----- RECORDS FOR THIS TASK

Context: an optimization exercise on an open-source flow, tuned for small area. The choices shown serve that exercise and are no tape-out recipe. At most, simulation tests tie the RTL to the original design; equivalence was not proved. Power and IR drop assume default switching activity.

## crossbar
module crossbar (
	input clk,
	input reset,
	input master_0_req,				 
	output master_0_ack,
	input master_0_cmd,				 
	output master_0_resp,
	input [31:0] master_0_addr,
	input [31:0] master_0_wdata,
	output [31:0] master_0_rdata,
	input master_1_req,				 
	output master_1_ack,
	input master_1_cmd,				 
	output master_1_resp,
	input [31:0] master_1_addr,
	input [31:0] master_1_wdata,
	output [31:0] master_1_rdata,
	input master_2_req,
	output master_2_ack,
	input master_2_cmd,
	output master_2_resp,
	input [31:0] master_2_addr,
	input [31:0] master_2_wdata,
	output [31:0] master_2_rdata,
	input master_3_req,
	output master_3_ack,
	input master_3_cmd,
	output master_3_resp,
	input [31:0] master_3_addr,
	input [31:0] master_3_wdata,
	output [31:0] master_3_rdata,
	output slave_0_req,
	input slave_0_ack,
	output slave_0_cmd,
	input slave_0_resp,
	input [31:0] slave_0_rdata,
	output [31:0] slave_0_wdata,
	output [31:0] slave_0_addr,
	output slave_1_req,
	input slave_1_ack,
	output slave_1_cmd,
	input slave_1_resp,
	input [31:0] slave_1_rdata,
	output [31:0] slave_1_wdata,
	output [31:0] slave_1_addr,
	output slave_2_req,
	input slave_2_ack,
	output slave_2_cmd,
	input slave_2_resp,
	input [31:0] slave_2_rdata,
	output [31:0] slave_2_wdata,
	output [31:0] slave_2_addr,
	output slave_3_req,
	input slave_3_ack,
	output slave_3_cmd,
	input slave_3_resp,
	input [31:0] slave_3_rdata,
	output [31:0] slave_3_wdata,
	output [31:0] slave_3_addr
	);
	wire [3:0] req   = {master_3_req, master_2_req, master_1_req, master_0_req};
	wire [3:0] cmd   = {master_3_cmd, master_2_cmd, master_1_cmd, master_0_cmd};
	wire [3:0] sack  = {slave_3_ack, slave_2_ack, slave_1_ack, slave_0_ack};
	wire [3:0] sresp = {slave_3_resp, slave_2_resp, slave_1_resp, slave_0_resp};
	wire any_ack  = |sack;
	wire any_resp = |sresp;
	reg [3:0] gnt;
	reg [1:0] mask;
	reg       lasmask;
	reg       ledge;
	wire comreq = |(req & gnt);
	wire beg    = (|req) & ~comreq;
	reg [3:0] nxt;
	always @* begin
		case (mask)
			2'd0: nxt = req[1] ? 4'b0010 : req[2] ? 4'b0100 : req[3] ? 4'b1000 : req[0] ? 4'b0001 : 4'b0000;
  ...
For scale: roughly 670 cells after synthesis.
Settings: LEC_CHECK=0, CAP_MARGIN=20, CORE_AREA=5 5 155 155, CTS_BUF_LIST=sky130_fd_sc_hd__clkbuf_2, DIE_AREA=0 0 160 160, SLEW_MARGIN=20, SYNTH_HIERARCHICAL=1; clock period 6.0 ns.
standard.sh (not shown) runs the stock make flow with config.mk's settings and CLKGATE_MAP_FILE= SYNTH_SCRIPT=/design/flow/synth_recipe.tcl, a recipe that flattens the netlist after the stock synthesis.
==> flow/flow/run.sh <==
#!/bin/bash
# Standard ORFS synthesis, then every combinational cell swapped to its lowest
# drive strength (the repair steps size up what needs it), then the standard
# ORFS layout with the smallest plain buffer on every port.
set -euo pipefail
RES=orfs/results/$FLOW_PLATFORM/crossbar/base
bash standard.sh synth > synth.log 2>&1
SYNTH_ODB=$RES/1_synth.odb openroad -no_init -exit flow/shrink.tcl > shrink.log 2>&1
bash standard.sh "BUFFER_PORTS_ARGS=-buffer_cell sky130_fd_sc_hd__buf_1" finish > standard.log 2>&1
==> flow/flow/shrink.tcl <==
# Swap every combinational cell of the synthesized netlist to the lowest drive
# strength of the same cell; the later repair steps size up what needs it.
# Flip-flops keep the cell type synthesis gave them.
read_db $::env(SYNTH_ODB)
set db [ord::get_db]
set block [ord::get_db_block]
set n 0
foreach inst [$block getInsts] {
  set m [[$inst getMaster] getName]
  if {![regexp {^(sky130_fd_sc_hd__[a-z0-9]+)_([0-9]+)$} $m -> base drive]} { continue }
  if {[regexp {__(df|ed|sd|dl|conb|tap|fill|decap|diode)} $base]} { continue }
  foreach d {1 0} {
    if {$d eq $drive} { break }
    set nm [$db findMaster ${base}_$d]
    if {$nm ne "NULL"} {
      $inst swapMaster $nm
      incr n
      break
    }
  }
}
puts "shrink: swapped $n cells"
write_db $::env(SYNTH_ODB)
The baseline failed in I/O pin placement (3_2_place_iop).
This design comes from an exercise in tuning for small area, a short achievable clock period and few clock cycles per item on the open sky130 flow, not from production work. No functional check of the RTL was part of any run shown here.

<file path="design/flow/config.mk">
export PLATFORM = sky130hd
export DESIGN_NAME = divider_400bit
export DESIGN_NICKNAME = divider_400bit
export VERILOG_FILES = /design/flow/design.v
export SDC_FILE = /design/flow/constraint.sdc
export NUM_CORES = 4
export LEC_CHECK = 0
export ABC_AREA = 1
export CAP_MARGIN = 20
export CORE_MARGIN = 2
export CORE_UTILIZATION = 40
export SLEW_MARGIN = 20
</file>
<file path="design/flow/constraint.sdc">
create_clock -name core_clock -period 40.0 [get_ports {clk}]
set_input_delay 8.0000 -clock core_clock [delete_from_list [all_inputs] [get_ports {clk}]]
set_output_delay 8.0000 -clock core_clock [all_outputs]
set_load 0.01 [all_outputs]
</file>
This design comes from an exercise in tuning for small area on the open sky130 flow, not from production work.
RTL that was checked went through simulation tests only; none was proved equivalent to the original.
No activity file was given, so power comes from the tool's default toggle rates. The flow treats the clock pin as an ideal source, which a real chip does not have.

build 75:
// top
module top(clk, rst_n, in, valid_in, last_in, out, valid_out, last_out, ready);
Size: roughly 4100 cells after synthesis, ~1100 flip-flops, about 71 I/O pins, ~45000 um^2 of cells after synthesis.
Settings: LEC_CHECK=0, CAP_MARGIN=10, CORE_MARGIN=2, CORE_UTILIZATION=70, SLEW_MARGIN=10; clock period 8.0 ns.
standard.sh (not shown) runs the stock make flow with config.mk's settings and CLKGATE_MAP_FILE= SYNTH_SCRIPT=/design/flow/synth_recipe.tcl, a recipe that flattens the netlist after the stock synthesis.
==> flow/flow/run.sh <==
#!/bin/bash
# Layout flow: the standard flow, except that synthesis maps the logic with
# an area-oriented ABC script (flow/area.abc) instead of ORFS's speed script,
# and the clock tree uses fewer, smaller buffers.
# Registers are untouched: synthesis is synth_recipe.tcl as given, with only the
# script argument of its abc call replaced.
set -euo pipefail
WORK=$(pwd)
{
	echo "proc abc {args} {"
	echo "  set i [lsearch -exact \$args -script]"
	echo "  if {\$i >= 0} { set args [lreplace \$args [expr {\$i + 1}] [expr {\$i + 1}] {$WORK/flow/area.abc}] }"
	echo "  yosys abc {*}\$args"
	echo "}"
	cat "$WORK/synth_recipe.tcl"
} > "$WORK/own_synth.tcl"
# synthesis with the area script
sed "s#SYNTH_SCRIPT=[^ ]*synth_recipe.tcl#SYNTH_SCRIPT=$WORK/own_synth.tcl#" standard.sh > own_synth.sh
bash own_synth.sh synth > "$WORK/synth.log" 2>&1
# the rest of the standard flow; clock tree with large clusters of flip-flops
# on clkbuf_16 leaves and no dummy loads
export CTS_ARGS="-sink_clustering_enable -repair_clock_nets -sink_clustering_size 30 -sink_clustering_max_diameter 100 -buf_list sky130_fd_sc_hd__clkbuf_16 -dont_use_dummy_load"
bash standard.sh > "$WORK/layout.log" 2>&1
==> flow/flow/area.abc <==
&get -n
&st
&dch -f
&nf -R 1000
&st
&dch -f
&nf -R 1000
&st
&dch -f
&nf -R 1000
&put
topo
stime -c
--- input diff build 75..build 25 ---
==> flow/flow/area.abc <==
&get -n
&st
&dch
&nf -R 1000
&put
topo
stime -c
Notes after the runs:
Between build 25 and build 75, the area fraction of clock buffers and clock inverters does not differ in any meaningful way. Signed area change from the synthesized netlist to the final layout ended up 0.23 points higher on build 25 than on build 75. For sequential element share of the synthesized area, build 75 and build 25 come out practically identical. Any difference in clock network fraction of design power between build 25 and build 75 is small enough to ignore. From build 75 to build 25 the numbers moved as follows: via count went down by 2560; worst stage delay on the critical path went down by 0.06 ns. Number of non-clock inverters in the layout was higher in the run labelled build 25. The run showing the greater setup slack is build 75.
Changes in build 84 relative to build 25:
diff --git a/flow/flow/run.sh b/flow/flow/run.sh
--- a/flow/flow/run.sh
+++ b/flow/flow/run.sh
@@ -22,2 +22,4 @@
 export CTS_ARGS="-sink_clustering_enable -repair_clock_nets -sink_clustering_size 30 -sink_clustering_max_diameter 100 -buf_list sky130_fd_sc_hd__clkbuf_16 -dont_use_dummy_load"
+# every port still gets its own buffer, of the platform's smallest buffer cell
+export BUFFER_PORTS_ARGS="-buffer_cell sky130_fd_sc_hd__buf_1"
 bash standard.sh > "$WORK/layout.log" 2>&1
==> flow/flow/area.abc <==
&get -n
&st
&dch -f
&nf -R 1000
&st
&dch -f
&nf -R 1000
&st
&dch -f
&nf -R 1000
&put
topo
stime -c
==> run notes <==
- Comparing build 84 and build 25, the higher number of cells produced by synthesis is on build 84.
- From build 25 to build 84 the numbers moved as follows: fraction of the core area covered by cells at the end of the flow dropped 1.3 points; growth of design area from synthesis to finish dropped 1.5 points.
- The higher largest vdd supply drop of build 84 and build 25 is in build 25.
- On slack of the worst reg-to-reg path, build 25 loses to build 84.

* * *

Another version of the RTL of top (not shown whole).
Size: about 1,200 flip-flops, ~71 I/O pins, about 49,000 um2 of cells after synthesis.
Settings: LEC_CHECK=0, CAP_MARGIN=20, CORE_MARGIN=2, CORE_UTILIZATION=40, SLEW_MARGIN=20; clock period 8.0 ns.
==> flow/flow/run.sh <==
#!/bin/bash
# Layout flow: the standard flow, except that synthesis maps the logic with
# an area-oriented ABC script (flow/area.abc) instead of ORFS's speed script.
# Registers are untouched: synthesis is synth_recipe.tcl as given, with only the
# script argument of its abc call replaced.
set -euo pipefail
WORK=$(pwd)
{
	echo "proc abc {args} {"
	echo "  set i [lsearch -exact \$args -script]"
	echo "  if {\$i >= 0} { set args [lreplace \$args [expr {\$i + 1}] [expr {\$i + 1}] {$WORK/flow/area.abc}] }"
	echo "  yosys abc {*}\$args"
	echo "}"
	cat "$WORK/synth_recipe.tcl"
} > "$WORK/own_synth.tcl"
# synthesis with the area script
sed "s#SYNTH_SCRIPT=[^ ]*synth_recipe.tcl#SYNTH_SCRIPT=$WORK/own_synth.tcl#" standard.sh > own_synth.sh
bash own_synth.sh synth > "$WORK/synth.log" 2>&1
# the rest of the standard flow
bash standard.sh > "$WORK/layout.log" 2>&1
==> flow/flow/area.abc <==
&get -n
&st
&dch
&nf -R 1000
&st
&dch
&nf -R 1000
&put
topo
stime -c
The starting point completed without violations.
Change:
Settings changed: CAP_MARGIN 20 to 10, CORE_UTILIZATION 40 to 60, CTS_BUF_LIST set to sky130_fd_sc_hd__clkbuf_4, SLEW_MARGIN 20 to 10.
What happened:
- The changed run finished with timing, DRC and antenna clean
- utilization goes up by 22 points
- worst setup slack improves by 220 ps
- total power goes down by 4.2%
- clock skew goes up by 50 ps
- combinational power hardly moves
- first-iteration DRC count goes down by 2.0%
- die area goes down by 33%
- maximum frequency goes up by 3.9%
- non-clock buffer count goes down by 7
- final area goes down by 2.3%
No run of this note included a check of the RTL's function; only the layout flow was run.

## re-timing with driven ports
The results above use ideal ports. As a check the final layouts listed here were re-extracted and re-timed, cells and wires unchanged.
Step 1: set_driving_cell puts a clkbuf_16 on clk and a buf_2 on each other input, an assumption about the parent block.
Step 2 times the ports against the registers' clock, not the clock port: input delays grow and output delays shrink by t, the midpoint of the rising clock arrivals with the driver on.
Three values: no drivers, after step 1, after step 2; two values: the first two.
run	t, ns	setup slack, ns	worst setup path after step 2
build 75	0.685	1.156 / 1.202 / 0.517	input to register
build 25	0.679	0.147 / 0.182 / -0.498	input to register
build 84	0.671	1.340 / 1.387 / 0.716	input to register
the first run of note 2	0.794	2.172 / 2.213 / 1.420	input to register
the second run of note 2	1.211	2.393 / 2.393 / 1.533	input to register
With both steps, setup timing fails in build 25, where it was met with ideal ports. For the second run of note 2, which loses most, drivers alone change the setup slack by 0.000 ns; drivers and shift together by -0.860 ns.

----------

### TASK TO COMPLETE
Taking the line with "set_output_delay 8.0000 -clock" as the first and the line with "Size: roughly 4100" as the last, retype that stretch of the data above exactly, with no other lines.

### ANSWER TO THIS PROBLEM
set_output_delay 8.0000 -clock core_clock [all_outputs]
set_load 0.01 [all_outputs]
</file>
This design comes from an exercise in tuning for small area on the open sky130 flow, not from production work.
RTL that was checked went through simulation tests only; none was proved equivalent to the original.
No activity file was given, so power comes from the tool's default toggle rates. The flow treats the clock pin as an ideal source, which a real chip does not have.

build 75:
// top
module top(clk, rst_n, in, valid_in, last_in, out, valid_out, last_out, ready);
Size: roughly 4100 cells after synthesis, ~1100 flip-flops, about 71 I/O pins, ~45000 um^2 of cells after synthesis.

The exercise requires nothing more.